In a divorce situation, many couples and the professionals supporting them look only at the current list of assets and debts the couple has acquired. This isn’t necessarily a fair and true look at where a couple was heading in their combined future, and now that a divorce is happening where they each can continue to head in their separate futures. Because a traditional balance sheet looks at a specific point in time rather than over an entire lifecycle it really leaves a lot to be desired in analyzing the impact that a divorce or really any major life change (e.g. keeping your house, buying a bigger house, or retiring) will have on both people’s living standards.

So how does a lifetime balance sheet work?

At the highest level: 

Lifetime Assets – Lifetime Committed Spending = Living Standard Support

  • Lifetime Assets include things that you accumulate through life like:
    • Non-retirement Savings
    • Retirement Savings
    • Earnings – This is the ability to work and earn income
    • Social Security
  • Lifetime Committed Spending includes things that you have to pay like:
    • Housing Expenses
    • Federal & State Taxes
    • Insurance and Special Expenses (e.g. college savings for kids, a car)
  • Living Standard is what is left after you earn, save, accumulate and then pay the mandatory things. This is the money you have to live your daily life on.

What does this look like for a couple or individual?

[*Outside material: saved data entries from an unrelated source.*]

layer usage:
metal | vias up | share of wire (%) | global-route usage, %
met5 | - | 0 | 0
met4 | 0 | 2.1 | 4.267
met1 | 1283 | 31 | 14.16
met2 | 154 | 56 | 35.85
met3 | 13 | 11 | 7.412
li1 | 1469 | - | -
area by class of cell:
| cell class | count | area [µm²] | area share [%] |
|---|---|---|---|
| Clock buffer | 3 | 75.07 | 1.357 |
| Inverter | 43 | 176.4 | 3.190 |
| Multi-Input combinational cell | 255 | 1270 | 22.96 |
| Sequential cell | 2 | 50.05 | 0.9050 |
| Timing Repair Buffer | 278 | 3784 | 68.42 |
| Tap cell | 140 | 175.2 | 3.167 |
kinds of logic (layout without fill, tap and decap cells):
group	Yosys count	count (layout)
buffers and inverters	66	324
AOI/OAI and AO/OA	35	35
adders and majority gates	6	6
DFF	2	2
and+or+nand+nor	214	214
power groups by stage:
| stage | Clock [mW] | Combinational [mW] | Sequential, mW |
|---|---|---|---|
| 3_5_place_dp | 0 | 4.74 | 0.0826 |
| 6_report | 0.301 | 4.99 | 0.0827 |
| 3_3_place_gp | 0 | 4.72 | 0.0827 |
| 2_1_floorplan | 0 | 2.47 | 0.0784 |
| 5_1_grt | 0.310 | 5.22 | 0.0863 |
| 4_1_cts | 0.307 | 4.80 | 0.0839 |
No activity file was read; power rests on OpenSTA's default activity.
===== src/rtl/sorter_feeder.sv =====
// Packs a serial metric stream into groups of four for the sorter, one group per
// sorter_done. SORTER_FEEDER_PINGPONG_EN adds a second bank prefilled during WAIT.
module sorter_feeder
  import sorter_pkg::*;
#(
  parameter int WIDTH = 16,
  parameter int GRP_W = 6
) (
  input  logic             clk,
  input  logic             rst,
  input  logic [1:0]       M,
  input  logic             in_valid,
  input  logic [WIDTH-1:0] in_data,
  output logic             in_ready,
  input  logic             sorter_done,
  output logic [WIDTH-1:0] d1,
  output logic [WIDTH-1:0] d2,
  output logic [WIDTH-1:0] d3,
  output logic [WIDTH-1:0] d4,
  output logic             start,
  output logic [GRP_W-1:0] group_idx,
  output logic             busy,
  output logic             frame_done
);

  feeder_state_e         state_q, state_d;
  mod_e                  m_q, m_d;
  logic [2:0]            wcnt_q, wcnt_d;
  logic [GRP_W-1:0]      grp_q, grp_d;
  logic                  rdy;
  logic                  xfer;
  logic                  last_grp;
  logic [3:0][WIDTH-1:0] grp_data;

  assign last_grp = (32'(grp_q) == (groups_per_frame(m_q) - 32'd1));
  assign in_ready = rdy & ~rst;
  assign xfer     = in_valid & in_ready;

`ifdef SORTER_FEEDER_PINGPONG_EN
  logic                  sel_q, sel_d;
  logic                  wsel;
  logic                  idle_full;
  logic [3:0][WIDTH-1:0] bank0_data, bank1_data;

  // During WAIT the active bank is frozen on d1..d4, so writes go to the other one.
  assign wsel      = (state_q == ST_WAIT) ? ~sel_q : sel_q;
  assign idle_full = (wcnt_q == 3'd4) || (xfer && (wcnt_q == 3'd3));

  feeder_bank #(.WIDTH(WIDTH)) u_bank0 (
    .clk    (clk),
    .rst    (rst),
    .we_i   (xfer & ~wsel),
    .widx_i (wcnt_q[1:0]),
    .wdata_i(in_data),
    .data_o (bank0_data)
  );

  feeder_bank #(.WIDTH(WIDTH)) u_bank1 (
    .clk    (clk),
    .rst    (rst),
    .we_i   (xfer & wsel),
    .widx_i (wcnt_q[1:0]),
    .wdata_i(in_data),
    .data_o (bank1_data)
  );

  assign grp_data = sel_q ? bank1_data : bank0_data;

  always_ff @(posedge clk or posedge rst) begin
    if (rst) begin
      sel_q <= 1'b0;
    end else begin
      sel_q <= sel_d;
    end
  end
`else
  feeder_bank #(.WIDTH(WIDTH)) u_bank (
    .clk    (clk),
    .rst    (rst),
    .we_i   (xfer),
    .widx_i (wcnt_q[1:0]),
    .wdata_i(in_data),
    .data_o (grp_data)
  );
`endif

  assign d1 = grp_data[0];
  assign d2 = grp_data[1];
  assign d3 = grp_data[2];
  assign d4 = grp_data[3];

  always_comb begin
    rdy = 1'b0;
    case (state_q)
      ST_IDLE, ST_FILL: rdy = 1'b1;
`ifdef SORTER_FEEDER_PINGPONG_EN
      ST_WAIT:          rdy = ~last_grp && (wcnt_q != 3'd4);
`endif
      default:          rdy = 1'b0;
    endcase
  end

  always_ff @(posedge clk or posedge rst) begin
    if (rst) begin
      state_q <= ST_IDLE;
      m_q     <= MOD_QPSK;
      wcnt_q  <= '0;
      grp_q   <= '0;
    end else begin
      state_q <= state_d;
      m_q     <= m_d;
      wcnt_q  <= wcnt_d;
      grp_q   <= grp_d;
    end
  end

  always_comb begin
    state_d    = state_q;
    m_d        = m_q;
    wcnt_d     = wcnt_q;
    grp_d      = grp_q;
    start      = 1'b0;
    busy       = 1'b1;
    frame_done = 1'b0;
    group_idx  = grp_q;
`ifdef SORTER_FEEDER_PINGPONG_EN
    sel_d      = sel_q;
`endif
    case (state_q)
      ST_IDLE: begin
        busy = 1'b0;
        if (xfer) begin
          m_d     = mod_e'(M);
          wcnt_d  = 3'd1;
          state_d = ST_FILL;
        end
      end
      ST_FILL: begin
        if (xfer) begin
          if (wcnt_q == 3'd3) begin
            wcnt_d  = '0;
            state_d = ST_ISSUE;
          end else begin
            wcnt_d = wcnt_q + 3'd1;
          end
        end
      end
      ST_ISSUE: begin
        start   = 1'b1;
        state_d = ST_WAIT;
      end
      ST_WAIT: begin
`ifdef SORTER_FEEDER_PINGPONG_EN
        if (xfer) begin
          wcnt_d = wcnt_q + 3'd1;
        end
        if (sorter_done) begin
          if (last_grp) begin
            wcnt_d  = '0;
            state_d = ST_DONE;
          end else begin
            grp_d = grp_q + GRP_W'(1);
            sel_d = ~sel_q;
            // A complete prefilled bank skips FILL; a partial one resumes filling.
            if (idle_full) begin
              wcnt_d  = '0;
              state_d = ST_ISSUE;
            end else begin
              wcnt_d  = wcnt_q + {2'b00, xfer};
              state_d = ST_FILL;
            end
          end
        end
`else
        if (sorter_done) begin
          wcnt_d = '0;
          if (last_grp) begin
            state_d = ST_DONE;
          end else begin
            grp_d   = grp_q + GRP_W'(1);
            state_d = ST_FILL;
          end
        end
`endif
      end
      ST_DONE: begin
        frame_done = 1'b1;
        grp_d      = '0;
        state_d    = ST_IDLE;
      end
      default: begin
        state_d = ST_IDLE;
      end
    endcase
  end

endmodule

In general, here’s how the process plays out over a lifetime:

  • You have little, if any, financial assets when you start your working life.
  • You then begin to work (using your human capital) and earn an income.
  • Much of this income goes to pre-retirement consumption spending and other goals. The rest is saved as financial assets.
  • As time goes on, you hopefully grow your income (human capital) while ideally keeping your pre-retirement consumption spending as low as possible. This allows you to put more and more into your financial assets. Also, you are growing an often-overlooked financial asset in the form of Social Security.
  • When you retire fully you are left with your Lifetime Assets and your remaining liabilities (i.e. retirement life spending). Your goal is to have your assets be greater than your estimated retirement living standard for your estimated life expectancy.

Can a divorce change the lifetime balance sheet?

ABSOLUTELY! Using the lifetime balance sheet modeling technique to look at the couple now as two separate individuals, based on proposed settlement agreements, allows them to understand better the sustainable living standard for each person and envision the long-term impact of these critical settlement decisions, particularly in deciding things like should one party keep the house, should one take more retirement in lieu of something else. 

Adding a lifetime balance sheet analysis to the divorce settlement negotiations provides really valuable insights into decisions being made that would otherwise be hidden on a traditional balance sheet.